Marc Hauser’s research focuses on the evolutionary and developmental foundations of the human mind, with the  specific goal of understanding which mental capacities are shared with other nonhuman primates and which are  uniquely human.  Central questions include: What are the evolutionarily ancient building blocks of our capacity for  language, mathematics, music and morality? What were the selective pressures that led to a change in mental  representation from the divergence point with the last common primate ancestor?  To what extent is the architecture of the mind comprised of domain-specific reasoning mechanisms?  How do such mechanisms channel the organism’s experiences in the world, allowing it to acquire a mature state of knowledge?
    A key aspect of this research is the use of methods that tap spontaneously available conceptual representations, and that can be used in a broad comparative context.  By using the same methods with human and nonhuman primates we are more likely to uncover those capacities that are shared across species and those that uniquely evolved in one species but not another.  Using such tools, Hauser and his students have explored the extent to which domain-specific learning mechanisms underpin our capacity for mathematics, the creation of tools and other artifacts, navigation, and social relationships.  Such studies also help reveal whether language is necessary for the acquisition of particular conceptual representations by showing whether non-linguistic animals can acquire the same concepts as humans.

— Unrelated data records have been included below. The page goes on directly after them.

Context: an optimization exercise on an open-source flow, tuned for small area, a short achievable clock period and few clock cycles per item. The choices shown serve that exercise and are no tape-out recipe.
Function was checked by simulation only, so behaviour that the tests miss may differ from the original.

## flow/design.v (module list and top-level ports; edited modules follow where they fit)
// module b85_fa: 10 lines
// module b85_codec: 971 lines
module b85_codec (
    input  wire        clk,
    input  wire        rst,         
    input  wire        in_valid,
    output wire        in_ready,
    input  wire        in_mode,     
    input  wire [39:0] in_data,
    output wire        out_valid,
    input  wire        out_ready,
    output wire [39:0] out_data,
    output wire [1:0]  out_err
);
  // ...
==> flow/run.sh <==
#!/bin/bash
# synth_recipe.tcl (not shown) runs the flow's synth.tcl, then flattens the netlist and writes it again
# the make line also repeats each setting of config.mk as NAME=value (left out here)
make -C /OpenROAD-flow-scripts/flow DESIGN_CONFIG=/design/flow/config.mk WORK_HOME=/design/flow/orfs CLKGATE_MAP_FILE= SYNTH_SCRIPT=/design/flow/synth_recipe.tcl finish
==> flow/config.mk <==
export PLATFORM = sky130hd
export DESIGN_NAME = b85_codec
export DESIGN_NICKNAME = b85_codec
export VERILOG_FILES = /design/flow/design.v
export SDC_FILE = /design/flow/constraint.sdc
export NUM_CORES = 4
export LEC_CHECK = 0
export CAP_MARGIN = 20
export CORE_MARGIN = 2
export CORE_UTILIZATION = 40
export SLEW_MARGIN = 20
export SYNTH_HIERARCHICAL = 1
==> flow/constraint.sdc <==
create_clock -name core_clock -period 30.0 [get_ports {clk}]
set_input_delay 6.0000 -clock core_clock [delete_from_list [all_inputs] [get_ports {clk}]]
set_output_delay 6.0000 -clock core_clock [all_outputs]
set_load 0.01 [all_outputs]
==> flow_summary.toml, run 1 <==
[logic_synthesis]
synth_top_family_by_area = "adder cells"
yosysMostFrequentCell = "fa_1"
synth_common_cells = "fa_1 (301), inv_1 (245), ha_1 (237), a21oi_1 (95), xnor2_1 (95)"
syn-num-nets = 2379
synth_edf_count = 83
synth_xor_area_share_pct = 7.13

[run_status]
status = "finished clean"

[final_layout]
drive_gt1_share_pct = 6.39
top_regs = "ir_data x40, o_data x40, sk_data x40"
register_area_sq_um = 3390
final_common_cell = "fa_1"
multi_input_area_sq_um = 14900
syn_to_final_growth_pct = 11.7
multi_input_area_share_pct = 69.1
stdcell_count = 2523

[clock_network]
cts.sinks = 128

[floorplan]
initial_core_util_pct = 40.5
core_sq_um = 47600
ios = 89

[route]
drc = 0
drtPass1Iterations = 5

[critical_path]
path_class = "reg2reg"
cp_common_cell = "ha_1"
worstReg2RegEnd = "o_data[30]"
cp-start-kind = "flip-flop"

[global_routing]
grt_max_degree = 45
top_usage_layer = "met2"

[sta]
setup_slack_ns = 14.75

[place]
dp_hpwl_um = 41100
io_buffers = 88
Testbench counts, summed over its fixed seeds: cycles 3,216, items 3,200.
==> run 2: changes to the inputs <==
--- a/flow/design.v
+++ b/flow/design.v
@@ -20,26 +20,29 @@
     output wire [39:0] out_data,
     output wire [1:0]  out_err
 );
     reg        ir_v, ir_mode;       
     reg [39:0] ir_data;
     reg        sk_v, sk_mode;       
     reg [39:0] sk_data;
     reg        rdy;                 
+    reg        m_v, m_mode;         
+    reg [42:0] m_p;                 
     reg        o_v;                 
     reg [39:0] o_data;
     reg [1:0]  o_err;
     assign in_ready  = rdy;
     assign out_valid = o_v;
     assign out_data  = o_data;
     assign out_err   = o_err;
     wire acc     = in_valid & rdy;
     wire o_adv   = !o_v | out_ready;       
-    wire ir_free = !ir_v | o_adv;          
+    wire m_adv   = !m_v | o_adv;           
+    wire ir_free = !ir_v | m_adv;          
     wire [9:0] c0;
 wire c0_1 = ir_data[0] ^ ir_data[8];
 wire c0_2 = ir_data[0] & ir_data[8];
 wire c0_3, c0_4;
 b85_fa c0_3_i (.a(ir_data[1]), .b(ir_data[9]), .c(ir_data[17]), .s(c0_3), .co(c0_4));
 wire c0_5, c0_6;
 b85_fa c0_5_i (.a(ir_data[2]), .b(ir_data[10]), .c(ir_data[18]), .s(c0_5), .co(c0_6));
 wire c0_7, c0_8;
@@ -891,91 +894,113 @@
 wire dv_kP55 = dv_kp0[26] & dv_kP41;
 wire dv_kG56 = dv_kg0[28] | (dv_kp0[28] & dv_kG35);
 wire dv_kP56 = dv_kp0[28] & dv_kP35;
 wire dv_kG57 = dv_kg0[30] | (dv_kp0[30] & dv_kG42);
 wire dv_kP57 = dv_kp0[30] & dv_kP42;
 wire dv_kG58 = dv_kg0[32] | (dv_kp0[32] & dv_kG31);
 wire dv_kP58 = dv_kp0[32] & dv_kP31;
 assign dec_v = {dv_kp0[32] ^ dv_kG31, dv_kp0[31] ^ dv_kG57, dv_kp0[30] ^ dv_kG42, dv_kp0[29] ^ dv_kG56, dv_kp0[28] ^ dv_kG35, dv_kp0[27] ^ dv_kG55, dv_kp0[26] ^ dv_kG41, dv_kp0[25] ^ dv_kG54, dv_kp0[24] ^ dv_kG32, dv_kp0[23] ^ dv_kG53, dv_kp0[22] ^ dv_kG40, dv_kp0[21] ^ dv_kG52, dv_kp0[20] ^ dv_kG34, dv_kp0[19] ^ dv_kG51, dv_kp0[18] ^ dv_kG39, dv_kp0[17] ^ dv_kG50, dv_kp0[16] ^ dv_kG29, dv_kp0[15] ^ dv_kG49, dv_kp0[14] ^ dv_kG38, dv_kp0[13] ^ dv_kG48, dv_kp0[12] ^ dv_kG33, dv_kp0[11] ^ dv_kG47, dv_kp0[10] ^ dv_kG37, dv_kp0[9] ^ dv_kG46, dv_kp0[8] ^ dv_kG25, dv_kp0[7] ^ dv_kG45, dv_kp0[6] ^ dv_kG36, dv_kp0[5] ^ dv_kG44, dv_kp0[4] ^ dv_kG17, dv_kp0[3] ^ dv_kG43, dv_kp0[2] ^ dv_kG1, dv_kp0[1] ^ dv_kg0[0], dv_kp0[0]};
-    function [13:0] dm;   
-        input [13:0] t;
-        reg [8:0] s;
-        reg [1:0] f;
-        reg [6:0] q, r;
-        begin
-            s = t[13:8] + t[7:0];
-            f = (s >= 9'd255) ? 2'd3 : (s >= 9'd170) ? 2'd2 : (s >= 9'd85) ? 2'd1 : 2'd0;
-            q = {t[13:8], 1'b0} + t[13:8] + f;
-            r = s[6:0] - 7'd85 * f;
-            dm = {q, r};
-        end
+    wire [8:0] x0 = c0[7:0] + c0[9:8];
+    wire [8:0] x1 = c1[7:0] + c1[12:8] + 3 * c0[9:8];
+    wire [8:0] x2 = c2[7:0] + c2[13:8] + 3 * c1[12:8];
+    wire [8:0] x3 = c3[7:0] + c3[12:8] + 3 * c2[13:8];
+    wire [6:0] x4 = 3 * c3[12:8];
+    wire [8:0] y0 = m_p[8:0], y1 = m_p[17:9], y2 = m_p[26:18], y3 = m_p[35:27];
+    wire [6:0] y4 = m_p[42:36];
+    function [2:0] fd;
+        input [8:0] y;
+        fd = (y >= 9'd340) ? 3'd4 : (y >= 9'd255) ? 3'd3 : (y >= 9'd170) ? 3'd2 : (y >= 9'd85) ? 3'd1 : 3'd0;
+    endfunction
+    wire [2:0] f0 = fd(y0), f1 = fd(y1), f2 = fd(y2), f3 = fd(y3);
+    function [6:0] tk;   
+        input [2:0] fj;
+        input [2:0] fp;
+        tk = {4'd0, fp} - 7'd85 * fj;
     endfunction
-    wire [13:0] m0 = dm({4'd0, c0}), m1 = dm({1'd0, c1}), m2 = dm(c2), m3 = dm({1'd0, c3});
-    wire [6:0]  q0 = m0[13:7], q1 = m1[13:7], q2 = m2[13:7], q3 = m3[13:7];
-    wire [6:0]  r0 = m0[6:0],  r1 = m1[6:0],  r2 = m2[6:0],  r3 = m3[6:0];
-    wire [7:0] w1 = r1 + q0, w2 = r2 + q1, w3 = r3 + q2;
-    wire e1  = (w1 >= 8'd85);
-    wire e2  = e1 ? (w2 >= 8'd84) : (w2 >= 8'd85);
-    wire [1:0] e3 = e2 ? ((w3 >= 8'd169) ? 2'd2 : (w3 >= 8'd84) ? 2'd1 : 2'd0)
-                       : ((w3 >= 8'd170) ? 2'd2 : (w3 >= 8'd85) ? 2'd1 : 2'd0);
-    wire [7:0] u2 = w2 + e1, u3 = w3 + e2;
-    wire [6:0] v0 = r0;
-    wire [6:0] v1 = e1 ? w1 - 8'd85 : w1;
-    wire [6:0] v2 = e2 ? u2 - 8'd85 : u2;
-    wire [6:0] v3 = (e3 == 2'd2) ? u3 - 8'd170 : (e3 == 2'd1) ? u3 - 8'd85 : u3;
-    wire [6:0] v4 = q3 + e3;
-    function [7:0] e85;
-        input [6:0] v;
+    wire [6:0] t1 = y1[6:0] + tk(f1, f0);
+    wire [6:0] t2 = y2[6:0] + tk(f2, f1);
+    wire [6:0] t3 = y3[6:0] + tk(f3, f2);
+    wire e1 = (t1 >= 7'd85);
+    wire e2 = (t2 >= 7'd85) | ((t2 == 7'd84) & e1);
+    wire e3 = (t3 >= 7'd85) | ((t3 == 7'd84) & e2);
+    function [7:0] bk;
+        input [6:0] t;
+        input ep, ej;
         begin
-            e85 = {1'b0, v} + ((v >= 7'd57) ? 8'd36 : 8'd35);
+            if (ej)      bk = {1'b0, t} + (ep ? 8'd207 : 8'd206);    
+            else if (ep) bk = {1'b0, t} + ((t >= 7'd56) ? 8'd37 : 8'd36);
+            else         bk = {1'b0, t} + ((t >= 7'd57) ? 8'd36 : 8'd35);
         end
     endfunction
-    wire [39:0] enc = {e85(v4), e85(v3), e85(v2), e85(v1), e85(v0)};
+    wire [7:0] b0 = y0[7:0] + ((y0 >= 9'd255) ? 8'd36 :        
+                               (y0 >= 9'd227) ? 8'd122 :       
+                               (y0 >= 9'd170) ? 8'd121 :       
+                               (y0 >= 9'd142) ? 8'd207 :       
+                               (y0 >= 9'd85)  ? 8'd206 :       
+                               (y0 >= 9'd57)  ? 8'd36 : 8'd35);
+    wire [7:0] b1 = bk(t1, 1'b0, e1);
+    wire [7:0] b2 = bk(t2, e1, e2);
+    wire [7:0] b3 = bk(t3, e2, e3);
+    wire [6:0] v4 = y4 + f3 + e3;
+    wire [7:0] b4 = {1'b0, v4} + ((v4 >= 7'd57) ? 8'd36 : 8'd35);
+    wire [39:0] enc = {b4, b3, b2, b1, b0};
     function ok;
         input [7:0] c;
         begin
             ok = (c >= 8'd35) && (c <= 8'd120) && (c != 8'd92);
         end
     endfunction
     wire bad = !(ok(ir_data[7:0]) && ok(ir_data[15:8]) && ok(ir_data[23:16]) &&
                  ok(ir_data[31:24]) && ok(ir_data[39:32]));
-    wire [39:0] dec_data = (bad || dec_v[32]) ? 40'd0 : {8'd0, dec_v[31:0]};
-    wire [1:0]  dec_err  = bad ? 2'd1 : (dec_v[32] ? 2'd2 : 2'd0);
+    wire [42:0] p_enc = {x4, x3, x2, x1, x0};
+    wire [42:0] p_dec = {p_enc[42:34], bad, dec_v};
+    wire        m_bad    = m_p[33];
+    wire [32:0] m_dv     = m_p[32:0];
+    wire [39:0] dec_data = (m_bad || m_dv[32]) ? 40'd0 : {8'd0, m_dv[31:0]};
+    wire [1:0]  dec_err  = m_bad ? 2'd1 : (m_dv[32] ? 2'd2 : 2'd0);
     always @(posedge clk) begin
         if (rst) begin
             ir_v <= 1'b0;
             sk_v <= 1'b0;
             rdy  <= 1'b1;
+            m_v  <= 1'b0;
             o_v  <= 1'b0;
         end else begin
             if (ir_free) begin
                 ir_v <= sk_v | acc;
             end
             if (sk_v) begin
                 if (ir_free) begin
                     sk_v <= 1'b0;
                     rdy  <= 1'b1;
                 end
             end else if (acc && !ir_free) begin
                 sk_v <= 1'b1;
                 rdy  <= 1'b0;
             end
+            if (m_adv) begin
+                m_v <= ir_v;
+            end
             if (o_adv) begin
-                o_v <= ir_v;
+                o_v <= m_v;
             end
         end
     end
     always @(posedge clk) begin
         if (ir_free) begin
             ir_mode <= sk_v ? sk_mode : in_mode;
             ir_data <= sk_v ? sk_data : in_data;
         end
         if (!sk_v) begin
             sk_mode <= in_mode;
             sk_data <= in_data;
         end
+        if (m_adv) begin
+            m_mode <= ir_mode;
+            m_p    <= ir_mode ? p_dec : p_enc;
+        end
         if (o_adv) begin
-            o_data <= ir_mode ? dec_data : enc;
-            o_err  <= ir_mode ? dec_err : 2'd0;
+            o_data <= m_mode ? dec_data : enc;
+            o_err  <= m_mode ? dec_err : 2'd0;
         end
     end
 endmodule
==> run 2 against run 1 <==
  * Clock-buffer cell count fell by 3
  * Flip-flop and latch count rose by 45
  * Worst hold slack improved by 0.0042 ns
  * Critical path depth fell by 31
  * Routed wire length fell by 6.0%
  * Register-to-register slack improved by 6.9 ns
  * Cell count barely moved
  * Critical path type unchanged
  * Critical endpoint is now o_data[38]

Hauser’s work  further explores whether the conceptual, perceptual, and computational systems underlying human language evolved for language, or, as evidenced by their presence in nonhuman primates, evolved for some other, non-linguistic function.  This work has led to collaborations with neuroscientists, linguists, and developmental psychologists.  The culmination of this work is the radical proposition that all of the perceptual mechanisms underlying human speech perception are based on general auditory mechanisms, as opposed to systems that evolved uniquely for human speech.  In contrast, some of the core computational mechanisms underlying language acquisition are noticeably absent in nonhuman animals, with the most significant difference being the computational machinery that underlies the hierarchical structure of language, and in particular, the capacity for limitless recombination of sound-meaning pairs to create an infinite variety of meaningful expressions.
    In addition to the above work, Hauser also explores problems that are more squarely rooted in the traditions of behavioral ecology and neuroethology.  For example, over the past few years, work on tamarins (and now marmosets) explores the mechanisms underlying the capacity for social exchange and reciprocal altruism.  These studies make use of recent models in game theory, together with theoretical and empirical developments in the field of behavioral control, to better understand the cognitive limits on cooperative interactions; these include constraints from delayed gratification, inhibitory control, numerical quantification, and assessments of reputation.  In terms of neuroethological studies, Hauser and his students conduct research on the vocal communication of two captive new world monkeys (common marmosets, cotton-top tamarins) and one semi-free-ranging old world monkey (rhesus macaques) to better understand the meaning of their vocalizations, the perceptual mechanisms underlying call classification, and the neurophysiological substrates that enable vocal production and perception.